Since trans men who have the reproductive organs they were born with have the potential to become pregnant whether they are on testosterone or not, under the previous patient classification model the iPLEDGE program required that transgender patients register based on their gender assigned at birth. This meant that the iPLEDGE program required trans men be misgendered as female in order to gain access to isotrenoin in the United States. A proposed solution was for iPLEDGE to make their classifications of patients gender neutral; instead focusing on the potential to become pregnant. Effective December 13, 2021 iPLEDGE adopted gender neutral patient categorizations as recommended by The American Academy of Dermatology.

=== Criticisms of the iPLEDGE website and phone system ===

Some criticisms of the iPLEDGE website include that the website does not clearly identify who administers the site, despite being a mandatory program that requires the submission of private information about medical patients. The terms of use and legal disclaimer section of the site do not clearly identify the legal entity running the program or describe how the private information of the patients is secured. The terms of use for the site is phrased as a contract between "you" and "the sponsors of the Site" (which it defines as synonymous with "iPLEDGE"), without clearly saying who "the sponsors of the Site" includes.

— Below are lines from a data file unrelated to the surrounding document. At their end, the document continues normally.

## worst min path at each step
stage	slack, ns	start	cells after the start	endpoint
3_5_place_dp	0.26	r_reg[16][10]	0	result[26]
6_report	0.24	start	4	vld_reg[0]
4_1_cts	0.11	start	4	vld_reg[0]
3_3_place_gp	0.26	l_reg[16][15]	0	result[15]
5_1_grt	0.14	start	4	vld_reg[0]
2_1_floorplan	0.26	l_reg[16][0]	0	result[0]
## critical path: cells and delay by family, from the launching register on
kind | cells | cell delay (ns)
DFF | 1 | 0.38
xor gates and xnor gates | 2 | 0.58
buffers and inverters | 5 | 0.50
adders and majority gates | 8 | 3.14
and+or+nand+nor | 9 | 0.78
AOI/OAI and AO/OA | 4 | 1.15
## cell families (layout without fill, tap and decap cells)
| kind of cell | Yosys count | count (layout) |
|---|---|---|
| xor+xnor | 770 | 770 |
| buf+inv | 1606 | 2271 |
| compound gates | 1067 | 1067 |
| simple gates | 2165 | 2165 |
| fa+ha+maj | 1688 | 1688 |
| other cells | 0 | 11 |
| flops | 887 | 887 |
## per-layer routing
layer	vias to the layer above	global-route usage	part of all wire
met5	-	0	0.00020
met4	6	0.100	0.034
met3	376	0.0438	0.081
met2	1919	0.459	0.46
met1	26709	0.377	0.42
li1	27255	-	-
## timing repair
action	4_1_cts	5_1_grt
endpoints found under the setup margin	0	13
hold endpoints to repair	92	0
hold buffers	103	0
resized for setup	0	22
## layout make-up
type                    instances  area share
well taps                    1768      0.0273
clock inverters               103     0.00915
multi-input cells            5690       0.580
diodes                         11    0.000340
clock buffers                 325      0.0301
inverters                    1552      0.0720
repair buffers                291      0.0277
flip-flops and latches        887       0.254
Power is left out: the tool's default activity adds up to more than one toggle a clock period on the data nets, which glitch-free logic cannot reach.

The program was mandated by the FDA despite criticism from practicing medical doctors that its cumbersome nature and strict deadlines can make the drug unavailable to deserving patients. In practice, the website has presented many problems to physicians; once information is entered, it can be difficult or impossible to change or correct it. If there is an error, the patient can be locked out for 30 days without being able to receive the medication. Problems are common and take days to correct. Technical assistance by phone is available via a toll free number, but trying to correct problems using the phone system can be difficult and time-consuming. Cathy Boeck, a past president of the Dermatology Nurses Association, said "Nurses are having the same frustrations as doctors regarding difficulties of getting the drug to patients and patients' complaints. It has a huge impact on resources if someone is waiting on hold with iPLEDGE and is also taking calls from patients who are upset and frustrated. That's what we've heard from members."

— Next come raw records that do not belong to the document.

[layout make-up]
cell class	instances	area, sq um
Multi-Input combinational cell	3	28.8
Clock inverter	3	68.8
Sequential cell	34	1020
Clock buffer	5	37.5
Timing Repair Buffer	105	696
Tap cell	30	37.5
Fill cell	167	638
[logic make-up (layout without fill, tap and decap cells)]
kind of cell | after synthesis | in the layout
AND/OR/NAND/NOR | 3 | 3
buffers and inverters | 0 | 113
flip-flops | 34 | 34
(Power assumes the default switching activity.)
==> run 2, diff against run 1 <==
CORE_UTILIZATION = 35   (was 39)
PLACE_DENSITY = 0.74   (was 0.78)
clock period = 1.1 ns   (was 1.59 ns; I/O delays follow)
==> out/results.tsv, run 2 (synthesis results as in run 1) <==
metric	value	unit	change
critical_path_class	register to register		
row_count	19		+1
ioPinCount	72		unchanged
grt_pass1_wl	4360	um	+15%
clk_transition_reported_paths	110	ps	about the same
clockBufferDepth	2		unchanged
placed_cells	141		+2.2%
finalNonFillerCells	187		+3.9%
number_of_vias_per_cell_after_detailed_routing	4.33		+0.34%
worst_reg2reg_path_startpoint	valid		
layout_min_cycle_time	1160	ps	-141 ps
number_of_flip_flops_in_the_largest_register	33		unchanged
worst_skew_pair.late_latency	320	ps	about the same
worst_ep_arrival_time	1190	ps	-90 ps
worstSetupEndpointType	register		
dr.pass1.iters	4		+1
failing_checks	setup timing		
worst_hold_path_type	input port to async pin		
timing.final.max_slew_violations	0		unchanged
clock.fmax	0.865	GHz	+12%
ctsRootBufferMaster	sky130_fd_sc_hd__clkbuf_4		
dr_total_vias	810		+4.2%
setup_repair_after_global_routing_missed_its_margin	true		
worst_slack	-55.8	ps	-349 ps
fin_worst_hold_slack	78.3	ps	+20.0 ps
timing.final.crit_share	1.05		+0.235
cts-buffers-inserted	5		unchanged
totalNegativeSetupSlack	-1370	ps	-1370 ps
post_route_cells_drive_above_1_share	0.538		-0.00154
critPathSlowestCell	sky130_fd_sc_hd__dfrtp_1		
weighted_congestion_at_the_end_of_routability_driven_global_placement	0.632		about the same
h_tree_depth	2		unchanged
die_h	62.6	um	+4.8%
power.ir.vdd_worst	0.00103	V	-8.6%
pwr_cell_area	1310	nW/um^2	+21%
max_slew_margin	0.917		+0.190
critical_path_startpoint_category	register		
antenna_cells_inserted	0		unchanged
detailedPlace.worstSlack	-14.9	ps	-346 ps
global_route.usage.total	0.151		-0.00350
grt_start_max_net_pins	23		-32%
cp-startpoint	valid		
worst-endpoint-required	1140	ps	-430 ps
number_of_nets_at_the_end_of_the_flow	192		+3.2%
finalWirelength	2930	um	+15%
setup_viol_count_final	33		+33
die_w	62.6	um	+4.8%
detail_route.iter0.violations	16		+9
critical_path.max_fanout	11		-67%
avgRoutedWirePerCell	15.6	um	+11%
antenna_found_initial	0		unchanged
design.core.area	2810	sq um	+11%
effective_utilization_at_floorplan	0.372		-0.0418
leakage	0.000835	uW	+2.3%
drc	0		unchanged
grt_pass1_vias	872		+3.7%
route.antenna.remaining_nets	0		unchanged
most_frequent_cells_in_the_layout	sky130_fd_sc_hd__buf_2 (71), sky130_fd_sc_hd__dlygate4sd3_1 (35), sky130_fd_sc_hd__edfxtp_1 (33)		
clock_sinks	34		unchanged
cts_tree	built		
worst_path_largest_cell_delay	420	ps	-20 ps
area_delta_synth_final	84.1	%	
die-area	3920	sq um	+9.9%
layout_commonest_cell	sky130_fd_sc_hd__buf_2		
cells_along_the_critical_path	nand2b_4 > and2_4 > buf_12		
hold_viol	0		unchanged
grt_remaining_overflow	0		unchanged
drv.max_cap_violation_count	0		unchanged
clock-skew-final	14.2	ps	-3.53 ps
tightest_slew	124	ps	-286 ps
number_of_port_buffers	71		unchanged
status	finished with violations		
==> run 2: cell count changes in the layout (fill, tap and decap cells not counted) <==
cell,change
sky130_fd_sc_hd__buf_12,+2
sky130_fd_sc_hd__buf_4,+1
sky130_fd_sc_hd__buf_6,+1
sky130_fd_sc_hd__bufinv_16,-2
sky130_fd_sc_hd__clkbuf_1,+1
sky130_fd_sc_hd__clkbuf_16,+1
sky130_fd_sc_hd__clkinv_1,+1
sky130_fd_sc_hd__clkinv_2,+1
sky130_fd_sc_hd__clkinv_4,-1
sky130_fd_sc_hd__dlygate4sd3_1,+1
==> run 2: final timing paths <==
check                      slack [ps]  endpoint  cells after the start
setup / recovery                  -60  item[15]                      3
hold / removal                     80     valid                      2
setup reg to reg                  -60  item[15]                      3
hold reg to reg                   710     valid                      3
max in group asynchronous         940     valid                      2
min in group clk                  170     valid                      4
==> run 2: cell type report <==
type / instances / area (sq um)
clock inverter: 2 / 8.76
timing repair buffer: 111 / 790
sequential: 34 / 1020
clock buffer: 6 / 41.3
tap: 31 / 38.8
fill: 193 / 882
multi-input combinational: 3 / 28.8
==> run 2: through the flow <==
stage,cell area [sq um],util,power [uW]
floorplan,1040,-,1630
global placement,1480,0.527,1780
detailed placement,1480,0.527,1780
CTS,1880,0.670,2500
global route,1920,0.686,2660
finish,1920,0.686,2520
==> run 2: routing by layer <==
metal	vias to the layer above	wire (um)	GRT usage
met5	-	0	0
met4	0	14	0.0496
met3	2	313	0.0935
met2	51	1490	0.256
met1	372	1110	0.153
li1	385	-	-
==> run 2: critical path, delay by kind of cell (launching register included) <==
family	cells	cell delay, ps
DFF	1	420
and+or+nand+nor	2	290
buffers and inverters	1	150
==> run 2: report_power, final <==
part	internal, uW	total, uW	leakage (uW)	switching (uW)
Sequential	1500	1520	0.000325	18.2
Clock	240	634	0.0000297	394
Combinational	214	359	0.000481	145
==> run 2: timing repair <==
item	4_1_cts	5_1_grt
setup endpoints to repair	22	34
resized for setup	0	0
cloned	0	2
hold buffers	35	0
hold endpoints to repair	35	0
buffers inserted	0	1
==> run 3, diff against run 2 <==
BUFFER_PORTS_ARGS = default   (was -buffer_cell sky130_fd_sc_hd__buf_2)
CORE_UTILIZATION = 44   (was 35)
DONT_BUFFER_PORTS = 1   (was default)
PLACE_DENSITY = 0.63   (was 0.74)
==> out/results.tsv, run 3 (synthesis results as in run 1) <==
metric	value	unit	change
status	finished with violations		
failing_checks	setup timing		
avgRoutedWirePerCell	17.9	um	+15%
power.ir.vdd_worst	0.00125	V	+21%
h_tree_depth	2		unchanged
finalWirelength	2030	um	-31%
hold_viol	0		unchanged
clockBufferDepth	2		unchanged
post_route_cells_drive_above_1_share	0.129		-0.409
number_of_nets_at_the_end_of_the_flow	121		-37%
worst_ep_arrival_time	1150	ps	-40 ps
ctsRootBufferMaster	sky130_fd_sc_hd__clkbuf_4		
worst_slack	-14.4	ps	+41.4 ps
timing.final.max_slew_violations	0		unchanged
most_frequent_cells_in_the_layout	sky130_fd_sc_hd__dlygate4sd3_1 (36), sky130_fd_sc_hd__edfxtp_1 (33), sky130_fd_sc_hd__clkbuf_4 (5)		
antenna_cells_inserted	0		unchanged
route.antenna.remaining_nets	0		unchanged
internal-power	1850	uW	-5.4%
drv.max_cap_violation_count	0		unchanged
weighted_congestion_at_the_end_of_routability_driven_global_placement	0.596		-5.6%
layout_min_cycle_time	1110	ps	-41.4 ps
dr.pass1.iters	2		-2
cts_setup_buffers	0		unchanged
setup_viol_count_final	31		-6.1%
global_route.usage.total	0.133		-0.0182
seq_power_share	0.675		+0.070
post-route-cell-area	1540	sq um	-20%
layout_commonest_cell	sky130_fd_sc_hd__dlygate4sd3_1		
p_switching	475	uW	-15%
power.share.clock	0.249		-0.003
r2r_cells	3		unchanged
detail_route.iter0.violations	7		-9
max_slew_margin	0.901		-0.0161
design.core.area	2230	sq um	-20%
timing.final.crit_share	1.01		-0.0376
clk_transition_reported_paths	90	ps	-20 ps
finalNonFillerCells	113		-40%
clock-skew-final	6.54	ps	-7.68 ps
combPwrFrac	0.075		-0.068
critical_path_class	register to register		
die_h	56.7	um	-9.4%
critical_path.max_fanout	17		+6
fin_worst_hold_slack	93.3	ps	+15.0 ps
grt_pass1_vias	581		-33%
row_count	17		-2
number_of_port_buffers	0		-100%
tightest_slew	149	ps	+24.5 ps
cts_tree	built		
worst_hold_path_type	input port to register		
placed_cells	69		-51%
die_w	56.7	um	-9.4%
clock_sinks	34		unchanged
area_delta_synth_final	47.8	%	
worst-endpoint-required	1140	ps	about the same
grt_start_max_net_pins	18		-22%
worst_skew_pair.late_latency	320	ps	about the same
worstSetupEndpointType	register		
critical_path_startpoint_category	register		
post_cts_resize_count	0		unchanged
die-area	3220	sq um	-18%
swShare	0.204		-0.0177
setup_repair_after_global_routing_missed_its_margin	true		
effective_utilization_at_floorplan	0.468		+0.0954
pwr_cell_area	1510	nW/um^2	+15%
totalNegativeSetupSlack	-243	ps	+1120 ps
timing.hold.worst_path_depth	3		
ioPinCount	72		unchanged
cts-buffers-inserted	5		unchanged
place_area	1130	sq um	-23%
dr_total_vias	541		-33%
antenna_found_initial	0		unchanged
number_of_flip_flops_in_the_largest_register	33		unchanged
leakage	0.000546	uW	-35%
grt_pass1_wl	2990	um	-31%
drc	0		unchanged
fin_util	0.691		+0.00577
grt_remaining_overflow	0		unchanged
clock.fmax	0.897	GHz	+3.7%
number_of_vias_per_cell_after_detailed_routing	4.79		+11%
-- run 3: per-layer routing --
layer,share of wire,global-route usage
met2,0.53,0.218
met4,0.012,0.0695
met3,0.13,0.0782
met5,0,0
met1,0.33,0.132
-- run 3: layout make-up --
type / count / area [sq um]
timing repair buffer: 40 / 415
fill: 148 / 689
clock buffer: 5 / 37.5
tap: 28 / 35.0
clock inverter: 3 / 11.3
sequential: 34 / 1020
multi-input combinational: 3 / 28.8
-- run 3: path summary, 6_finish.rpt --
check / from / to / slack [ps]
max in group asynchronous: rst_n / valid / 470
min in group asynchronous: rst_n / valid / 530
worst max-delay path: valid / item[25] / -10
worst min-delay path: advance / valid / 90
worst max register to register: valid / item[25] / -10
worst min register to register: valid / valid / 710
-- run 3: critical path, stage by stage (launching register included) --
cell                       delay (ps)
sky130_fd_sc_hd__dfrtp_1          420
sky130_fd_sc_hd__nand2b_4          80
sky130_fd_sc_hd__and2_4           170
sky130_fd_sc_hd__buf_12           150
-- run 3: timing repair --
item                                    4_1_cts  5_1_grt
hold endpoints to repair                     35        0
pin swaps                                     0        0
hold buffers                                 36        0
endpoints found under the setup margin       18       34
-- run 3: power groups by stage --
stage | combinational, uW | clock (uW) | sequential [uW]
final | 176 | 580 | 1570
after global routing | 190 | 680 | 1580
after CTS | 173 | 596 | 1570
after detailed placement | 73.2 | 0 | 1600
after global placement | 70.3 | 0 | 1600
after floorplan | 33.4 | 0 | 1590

Although the goal of the program is to prevent pregnancies of women who take the drug, male patients must also participate in anti-pregnancy restrictions, primarily due to fears that male isotretinoin users might share their prescriptions with females without their physicians' knowledge. There has been no link to birth defects from Accutane associated with males using the drug, though male sexual dysfunction has been suggested by one study. As this has not been conclusively proven, this is not acknowledged as a side effect in the official literature accompanying the medication.

As of December 13, 2021, IPLEDGE launched a nationwide update to their system against the AAD's recommendations, the AAD claimed this change would slow down a patient's ability to receive their prescription. The phone system on launch day was completely suspended providing no available support to users trying to navigate a new system that is full of bugs. There has since been long hours of waiting on the phone to get support and when connected with someone are told they received word "not to give out any information. If there are questions you should call the number on the letter sent out or email the original sender that distributed the information." Neither of these had worked at the time. IPLEDGE and the FDA have been heavily under fire in the dermatologic community due to these changes. The AAD issued a statement claiming the IPLEDGE issues are unacceptable and states, "Over the last several weeks we have repeatedly warned the FDA and Syneos that the proposed changes did not reflect clinical practice and would impede patient care; and we asked for a halt to the program until our concerns could be addressed. We were told "no," with the explanation that suspending the iPLEDGE program would not, from FDA's perspective, provide the safeguards that are necessary to prevent embryofetal exposure."